Lo que hicieron con el cuerpo de este monje cuando murió tiene a la gente aturdida

No importa cuáles sean tus creencias, hay que respetar a cualquier persona que decide convertirse en monje. Cualquier persona que esté dispuesta a dedicar toda su vida a un propósito más elevado es especial, aunque aquellos cuya devoción se considera especialmente excepcional son especialmente dignos de admiración.

 

El monje Fu Hou de China fue una de esas personas especiales. Cuando murió en 2012, sus compañeros monjes estuvieron comprensiblemente con el corazón roto, pero lo que hicieron para conmemorarlo fue completamente sorprendente.

En 2012, a la edad de 94 años, un venerado monje llamado Fu Hou falleció.
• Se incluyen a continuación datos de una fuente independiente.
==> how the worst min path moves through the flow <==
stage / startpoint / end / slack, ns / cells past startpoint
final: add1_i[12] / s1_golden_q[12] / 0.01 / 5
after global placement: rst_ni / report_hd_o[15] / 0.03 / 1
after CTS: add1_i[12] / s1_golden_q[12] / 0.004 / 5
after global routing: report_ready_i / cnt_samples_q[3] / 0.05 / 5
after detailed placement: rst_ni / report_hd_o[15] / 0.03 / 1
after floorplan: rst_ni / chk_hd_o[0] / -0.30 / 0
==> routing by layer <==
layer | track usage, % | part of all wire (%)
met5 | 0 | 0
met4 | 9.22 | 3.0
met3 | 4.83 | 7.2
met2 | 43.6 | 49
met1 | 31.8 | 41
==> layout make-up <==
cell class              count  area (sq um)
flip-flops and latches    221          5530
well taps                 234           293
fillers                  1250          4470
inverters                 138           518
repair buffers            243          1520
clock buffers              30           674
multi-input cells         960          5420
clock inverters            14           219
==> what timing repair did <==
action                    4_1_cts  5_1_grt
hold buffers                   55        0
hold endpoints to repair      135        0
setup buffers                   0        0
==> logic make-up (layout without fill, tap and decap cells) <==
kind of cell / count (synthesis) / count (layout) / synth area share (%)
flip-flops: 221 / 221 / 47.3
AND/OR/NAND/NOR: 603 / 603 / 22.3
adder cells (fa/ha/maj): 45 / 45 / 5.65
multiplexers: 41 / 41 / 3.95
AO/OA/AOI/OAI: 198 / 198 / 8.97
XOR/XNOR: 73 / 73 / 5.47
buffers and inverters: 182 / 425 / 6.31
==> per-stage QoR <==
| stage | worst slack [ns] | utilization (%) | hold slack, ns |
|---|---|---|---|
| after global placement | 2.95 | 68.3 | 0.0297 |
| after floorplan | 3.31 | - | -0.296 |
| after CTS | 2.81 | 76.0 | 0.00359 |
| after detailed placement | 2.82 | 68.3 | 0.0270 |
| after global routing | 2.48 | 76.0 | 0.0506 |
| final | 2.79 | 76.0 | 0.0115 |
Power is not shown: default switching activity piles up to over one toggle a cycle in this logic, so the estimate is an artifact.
==> config.mk <==
export PLATFORM = sky130hd
export DESIGN_NAME = usb_uart_tx_fifo
export DESIGN_NICKNAME = d
export VERILOG_FILES = /design/src/rtl/usb_uart_tx_fifo.sv
export SDC_FILE = /design/constraint.sdc
export NUM_CORES = 1
export LEC_CHECK = 0
export ABC_AREA = 1
export BUFFER_PORTS_ARGS = -buffer_cell sky130_fd_sc_hd__buf_2
export CAP_MARGIN = 10
export CORE_UTILIZATION = 57
export CTS_CLUSTER_DIAMETER = 100
export DETAILED_ROUTE_END_ITERATION = 12
export PLACE_DENSITY_LB_ADDON = 0.12
export SLEW_MARGIN = 30
export SYNTH_ARGS = -nofsm -noshare
export SYNTH_HDL_FRONTEND = slang
export SYNTH_SLANG_ARGS = --single-unit
==> constraint.sdc <==
create_clock -name clk_48mhz -period 2.18 [get_ports clk_48mhz]
set_input_delay 0.218 -clock clk_48mhz [delete_from_list [all_inputs] [get_ports clk_48mhz]]
set_output_delay 0.218 -clock clk_48mhz [all_outputs]
set_load 0.1 [all_outputs]
==> src/rtl/usb_uart_tx_fifo.sv <==
// Device-to-host byte FIFO feeding a USB UART: first-word-fall-through output,
// registered flags (in_ready, uart_in_valid, almost_full) derived from the next occupancy.
module usb_uart_tx_fifo #(
  parameter int unsigned DEPTH_LOG2  = 6,
  parameter int unsigned AFULL_LEVEL = 48
) (
  input  logic                  clk_48mhz,
  input  logic                  reset,
  input  logic [7:0]            in_data,
  input  logic                  in_valid,
  output logic                  in_ready,
  output logic [7:0]            uart_in_data,
  output logic                  uart_in_valid,
  input  logic                  uart_in_ready,
  output logic [DEPTH_LOG2:0]   level,
  output logic                  almost_full
);

  localparam int unsigned Depth = 2 ** DEPTH_LOG2;

  localparam logic [DEPTH_LOG2:0]   LevelFull  = (DEPTH_LOG2 + 1)'(Depth);
  localparam logic [DEPTH_LOG2:0]   LevelAfull = (DEPTH_LOG2 + 1)'(AFULL_LEVEL);
  localparam logic [DEPTH_LOG2:0]   LevelOne   = (DEPTH_LOG2 + 1)'(1);
  localparam logic [DEPTH_LOG2-1:0] PtrOne     = DEPTH_LOG2'(1);

  logic [7:0] mem [Depth];

  logic [DEPTH_LOG2-1:0] wr_ptr_q, wr_ptr_d;
  logic [DEPTH_LOG2-1:0] rd_ptr_q, rd_ptr_d;
  logic [DEPTH_LOG2:0]   level_q, level_d;
  logic                  in_ready_q, in_ready_d;
  logic                  valid_q, valid_d;
  logic                  afull_q, afull_d;

  logic push, pop;

  // Handshakes qualify on registered flags only, so full blocks pushes even when a pop
  // happens on the same edge.
  assign push = in_valid && in_ready_q;
  assign pop  = valid_q && uart_in_ready;

  always_comb begin
    level_d  = level_q;
    wr_ptr_d = wr_ptr_q;
    rd_ptr_d = rd_ptr_q;
    if (push) wr_ptr_d = wr_ptr_q + PtrOne;
    if (pop)  rd_ptr_d = rd_ptr_q + PtrOne;
    unique case ({push, pop})
      2'b10:   level_d = level_q + LevelOne;
      2'b01:   level_d = level_q - LevelOne;
      default: level_d = level_q;
    endcase
    in_ready_d = (level_d != LevelFull);
    valid_d    = (level_d != '0);
    afull_d    = (level_d >= LevelAfull);
  end

  always_ff @(posedge clk_48mhz or posedge reset) begin
    if (reset) begin
      wr_ptr_q   <= '0;
      rd_ptr_q   <= '0;
      level_q    <= '0;
      in_ready_q <= 1'b1;
      valid_q    <= 1'b0;
      afull_q    <= 1'b0;
    end else begin
      wr_ptr_q   <= wr_ptr_d;
      rd_ptr_q   <= rd_ptr_d;
      level_q    <= level_d;
      in_ready_q <= in_ready_d;
      valid_q    <= valid_d;
      afull_q    <= afull_d;
    end
  end

  always_ff @(posedge clk_48mhz) begin
    if (push) mem[wr_ptr_q] <= in_data;
  end

  // Head read is combinational so a byte written into an empty FIFO is visible right after
  // its push edge.
  assign uart_in_data  = mem[rd_ptr_q];
  assign uart_in_valid = valid_q;
  assign in_ready      = in_ready_q;
  assign level         = level_q;
  assign almost_full   = afull_q;

endmodule

==> flow_metrics.tcl <==
set metrics [dict create \
    setup_slack_ns -0.789 \
    grt_max_degree 65 \
    dp_slack_ns -0.241 \
    num_vias 14800 \
    crit_path_end_kind "primary output" \
    cts_inserted_buffers 52 \
    clkTransAtPathRegs_ns 0.06 \
    critPathLaunchType "flip-flop" \
    die_w_um 197 \
    avgSynthCellArea_um2 12.9 \
    totalWireLength_mm 58.3 \
    crit_fanout 10 \
    hold_viol_final 0 \
    r2r_slack_ns 0.09 \
    final-max-slew-violation-count 0 \
    dieHeight_um 197 \
    dp_hpwl_mm 35.6 \
    syn-num-nets 1701 \
    yosys-top-cells-area "edfxtp_1, nor2_1, o21ai_0, dfrtp_1, nand2_1" \
    dr.first_iter.drc_count 1810 \
    critPathKind "flip-flop to primary output" \
    clk_path_buf_depth 3 \
    drt_pass1_iterations 5 \
    peakVddDrop_mv 1.29 \
    grt_first_pass_wirelength_mm 86.4 \
    die_area_um2 38800 \
    drc 0 \
    slowest_delay_ns 0.57 \
    final_nets 1881 \
    h-tree-depth 2 \
    grt.total_usage_pct 30.5 \
    wl_per_cell_um 24.1 \
    syn_area_um2 21700 \
    path_common_cell "buf_12" \
    via_per_inst 6.12 \
    final_common_cell "edfxtp_1" \
    yosysSeqAreaShare_pct 73.4 \
    slowest_stage "dfrtp_4" \
    placed_area_um2 23800 \
    worst_pin_slew_ns 0.690 \
    maxCapViolations 0 \
    period_needed_ns 2.97 \
    layout_common_cells "edfxtp_1, nor2_1, o21ai_0, buf_4, nand2_1" \
    drive_above_1_share_pct 20.1 \
    crit_chain "inv_12 -> buf_4 -> buf_12 -> buf_12 -> nor2_1 -> o22ai_1 -> nand2_1 -> nand4_1 -> nand3_1 -> nand2_2 -> buf_12" \
    pwr_density_cell_nw_per_um2 1450 \
    rsz0062_at_grt "true" \
    synth.distinct_cells 40 \
    cts_tree "yes" \
    fmax_mhz 337 \
    core_area_um2 37600 \
    fin_util_pct 69.5 \
    port_buffers 29 \
    pin_count 30 \
    root_buffer "clkbuf_16" \
    fin_skew_ns 0.0168 \
    yosysWarningCount 0 \
    grt_overflow 0 \
    violations "negative setup slack" \
    ys_ff_latch 534 \
    fin_area_um2 26100 \
    max_slew_margin_pct 54.0 \
    path_buf_inv 5 \
    grt_pass1_vias 14000 \
    area_growth_pct 20.5 \
    initial_core_util_pct 57.7 \
    synth_top_area_share_pct 70.9 \
    antenna_found_initial 1 \
    fin_crit_sh_pct 136 \
    hold_path.class "primary input to flip-flop" \
    status "complete, but fails checks" \
    yosysTopAreaCell "edfxtp_1" \
    num_rows 71 \
    clock_latency_ns 0.60 \
    ant_nets 0 \
    dp_cells 2305 \
    layoutNonFillerInstCount 2417 \
    critical-path-top-delay-family "buffers and inverters" \
    crit_arrival_ns 2.75 \
    p_leak_nw 8.97 \
    netlist_instances 1685 \
    cts.sink_count 534 \
    crit_required_ns 1.96 \
    gp_congestion 0.903 \
    setup_viol 8 \
]
## path summary, 6_finish.rpt
path,from,endpoint,cells past startpoint
hold / removal,in_data[0],mem[24][0],1
max in group asynchronous,reset,wr_ptr_q[3],4
hold reg to reg,rd_ptr_q[3],rd_ptr_q[3],1
setup / recovery,rd_ptr_q[0],uart_in_data[7],11
setup reg to reg,in_ready,uart_in_valid,11
min in group asynchronous,reset,level[4],3
`src/rtl/motor_pwm_rx_pkg.sv`:
```
// motor_pwm_rx_pkg: receiver states, nominal SW-code widths (ticks) and the width classifier.
package motor_pwm_rx_pkg;
  typedef enum logic [1:0] {IDLE, HIGH, LOW} state_e;
  localparam int unsigned W_SW01 = 130;
  localparam int unsigned W_SW00 = 153;
  localparam int unsigned W_SW10 = 170;
  typedef struct packed {
    logic       ok;
    logic [1:0] code;
  } cls_t;
  function automatic logic near(input int unsigned w, input int unsigned nom, input int unsigned tol);
    return (w + tol >= nom) && (w <= nom + tol);
  endfunction
  function automatic cls_t classify(input int unsigned w, input int unsigned tol);
    return near(w, W_SW01, tol) ? cls_t'{1'b1, 2'b01} :
           near(w, W_SW00, tol) ? cls_t'{1'b1, 2'b00} :
           near(w, W_SW10, tol) ? cls_t'{1'b1, 2'b10} : cls_t'{1'b0, 2'b00};
  endfunction
endpackage

```
`src/rtl/motor_pwm_rx_if.sv`:
```
// motor_pwm_rx_if: PWM input and measurement outputs of the receiver.
interface motor_pwm_rx_if #(parameter int CNT_W = 16);
  logic             pwm_in;
  logic [CNT_W-1:0] width_out;
  logic [CNT_W-1:0] period_out;
  logic             meas_valid;
  logic [1:0]       sw_code;
  logic             code_ok;
  logic             signal_lost;
  modport master (output pwm_in, input width_out, period_out, meas_valid, sw_code, code_ok, signal_lost);
  modport slave (input pwm_in, output width_out, period_out, meas_valid, sw_code, code_ok, signal_lost);
endinterface

```
`src/rtl/motor_pwm_tick_gen.sv`:
```
// motor_pwm_tick_gen: prescaler counting 0..DIVISOR-1, one-clk tick at wrap.
module motor_pwm_tick_gen #(
  parameter int DIVISOR = 500
) (
  input  logic clk,
  input  logic reset_n,
  output logic tick
);
  localparam int PW = $clog2(DIVISOR + 1);
  logic [PW-1:0] cnt;
  assign tick = cnt == PW'(DIVISOR - 1);
  always_ff @(posedge clk or negedge reset_n)
    if (!reset_n) cnt <= '0;
    else cnt <= tick ? '0 : cnt + 1'b1;
endmodule

```
`src/rtl/motor_pwm_rx.sv`:
```
// motor_pwm_rx: measures PWM high time and period in ticks and decodes the SW code.
// Optional input glitch filter enabled by defining MOTOR_PWM_RX_GLITCH_EN.
module motor_pwm_rx
  import motor_pwm_rx_pkg::*;
#(
  parameter int DIVISOR = 500,
  parameter int CNT_W   = 16,
  parameter int TIMEOUT = 4000,
  parameter int TOL     = 5
`ifdef MOTOR_PWM_RX_GLITCH_EN
  , parameter int GLITCH_LEN = 4
`endif
) (
  input logic clk,
  input logic reset_n,
  motor_pwm_rx_if.slave bus
);
  state_e st, nxt;
  logic tick, s1, s2, lvl, lvl_d, rise, fall, timeout, report;
  logic [CNT_W-1:0] hi_cnt, per_cnt, wid;
  cls_t cls;
  motor_pwm_tick_gen #(.DIVISOR(DIVISOR)) u_tick (.clk(clk), .reset_n(reset_n), .tick(tick));
  // Chain resets high: a pulse already in progress at reset release must not look like a rise
  always_ff @(posedge clk or negedge reset_n)
    if (!reset_n) {s1, s2} <= 2'b11;
    else {s1, s2} <= {bus.pwm_in, s1};
`ifdef MOTOR_PWM_RX_GLITCH_EN
  localparam int GW = $clog2(GLITCH_LEN + 1);
  logic [GW-1:0] gcnt;
  always_ff @(posedge clk or negedge reset_n)
    if (!reset_n) begin
      lvl  <= 1'b1;
      gcnt <= '0;
    end else if (s2 == lvl) gcnt <= '0;
    else if (gcnt == GW'(GLITCH_LEN - 1)) begin
      lvl  <= s2;
      gcnt <= '0;
    end else gcnt <= gcnt + 1'b1;
`else
  assign lvl = s2;
`endif
  always_ff @(posedge clk or negedge reset_n)
    if (!reset_n) lvl_d <= 1'b1;
    else lvl_d <= lvl;
  assign rise    = lvl & ~lvl_d;
  assign fall    = ~lvl & lvl_d;
  assign timeout = per_cnt == CNT_W'(TIMEOUT);
  assign cls     = classify(32'(wid), TOL);
  always_ff @(posedge clk or negedge reset_n)
    if (!reset_n) st <= IDLE;
    else st <= nxt;
  always_comb begin
    nxt    = rise ? HIGH : timeout ? IDLE : (fall && st == HIGH) ? LOW : st;
    report = rise && st == LOW;
  end
  // A rise clears the counters outright, so a tick in the same clk is dropped
  always_ff @(posedge clk or negedge reset_n)
    if (!reset_n) begin
      hi_cnt          <= '0;
      per_cnt         <= '0;
      wid             <= '0;
      bus.width_out   <= '0;
      bus.period_out  <= '0;
      bus.meas_valid  <= 1'b0;
      bus.sw_code     <= 2'b00;
      bus.code_ok     <= 1'b0;
      bus.signal_lost <= 1'b1;
    end else begin
      bus.meas_valid <= report;
      hi_cnt  <= rise ? '0 : hi_cnt + CNT_W'(tick && !(&hi_cnt));
      per_cnt <= rise ? '0 : per_cnt + CNT_W'(tick && !(&per_cnt));
      if (fall && st == HIGH) wid <= hi_cnt;
      if (rise) bus.signal_lost <= 1'b0;
      else if (timeout) bus.signal_lost <= 1'b1;
      if (report) begin
        bus.width_out  <= wid;
        bus.period_out <= per_cnt;
        bus.code_ok    <= cls.ok;
        if (cls.ok) bus.sw_code <= cls.code;
      end
    end
endmodule

```
`src/flat_wrapper.sv`:
```
// flat-port wrapper written by rule: the top's interface ports become plain ports
module motor_pwm_rx_flat import motor_pwm_rx_pkg::*;
#(
  parameter int DIVISOR = 500,
  parameter int CNT_W   = 16,
  parameter int TIMEOUT = 4000,
  parameter int TOL     = 5

)
  (clk, reset_n, bus_pwm_in, bus_width_out, bus_period_out, bus_meas_valid, bus_sw_code, bus_code_ok, bus_signal_lost);
  motor_pwm_rx_if #(.CNT_W(CNT_W)) bus_i ();
  input logic clk;
  input logic reset_n;
  input wire logic [$bits(bus_i.pwm_in)-1:0] bus_pwm_in;
  output wire logic [$bits(bus_i.width_out)-1:0] bus_width_out;
  output wire logic [$bits(bus_i.period_out)-1:0] bus_period_out;
  output wire logic [$bits(bus_i.meas_valid)-1:0] bus_meas_valid;
  output wire logic [$bits(bus_i.sw_code)-1:0] bus_sw_code;
  output wire logic [$bits(bus_i.code_ok)-1:0] bus_code_ok;
  output wire logic [$bits(bus_i.signal_lost)-1:0] bus_signal_lost;
  assign bus_i.pwm_in = bus_pwm_in;
  assign bus_width_out = bus_i.width_out;
  assign bus_period_out = bus_i.period_out;
  assign bus_meas_valid = bus_i.meas_valid;
  assign bus_sw_code = bus_i.sw_code;
  assign bus_code_ok = bus_i.code_ok;
  assign bus_signal_lost = bus_i.signal_lost;
  motor_pwm_rx #(.DIVISOR(DIVISOR), .CNT_W(CNT_W), .TIMEOUT(TIMEOUT), .TOL(TOL)) u_core (.clk(clk), .reset_n(reset_n), .bus(bus_i));
endmodule
```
Este monje había pasado la mayor parte de su vida en el templo Chongfu, en China.

 

Después de su muerte, el cuerpo de Hou fue momificado y sellado dentro de una enorme tumba con forma de cerámica. Después, cuatro años más tarde, su cuerpo fue exhumado.

Los otros monjes quisieron conmemorarlo de una manera especial. Así que lavaron su cuerpo, lo cubrieron con varias capas de gasa y laca, y luego lo pintaron de una forma que está reservada sólo para los monjes más respetados.

Después de preparar el cuerpo, los hermanos de Fu Hou lo pintaron de forma meticulosa, capa tras capa, de pan de oro.

 

Se cree que estos monjes son tan puros que, algún día, mantendrán su cuerpo intacto hasta el momento en el que puedan salir fuera de sus tumbas.


En la actualidad el cuerpo de Fu Hou es exhibido y abiertamente adorado por el público. Su cuerpo puede ser encontrado en la cámara interior de Dongdan, una sala ancestral de los santuarios.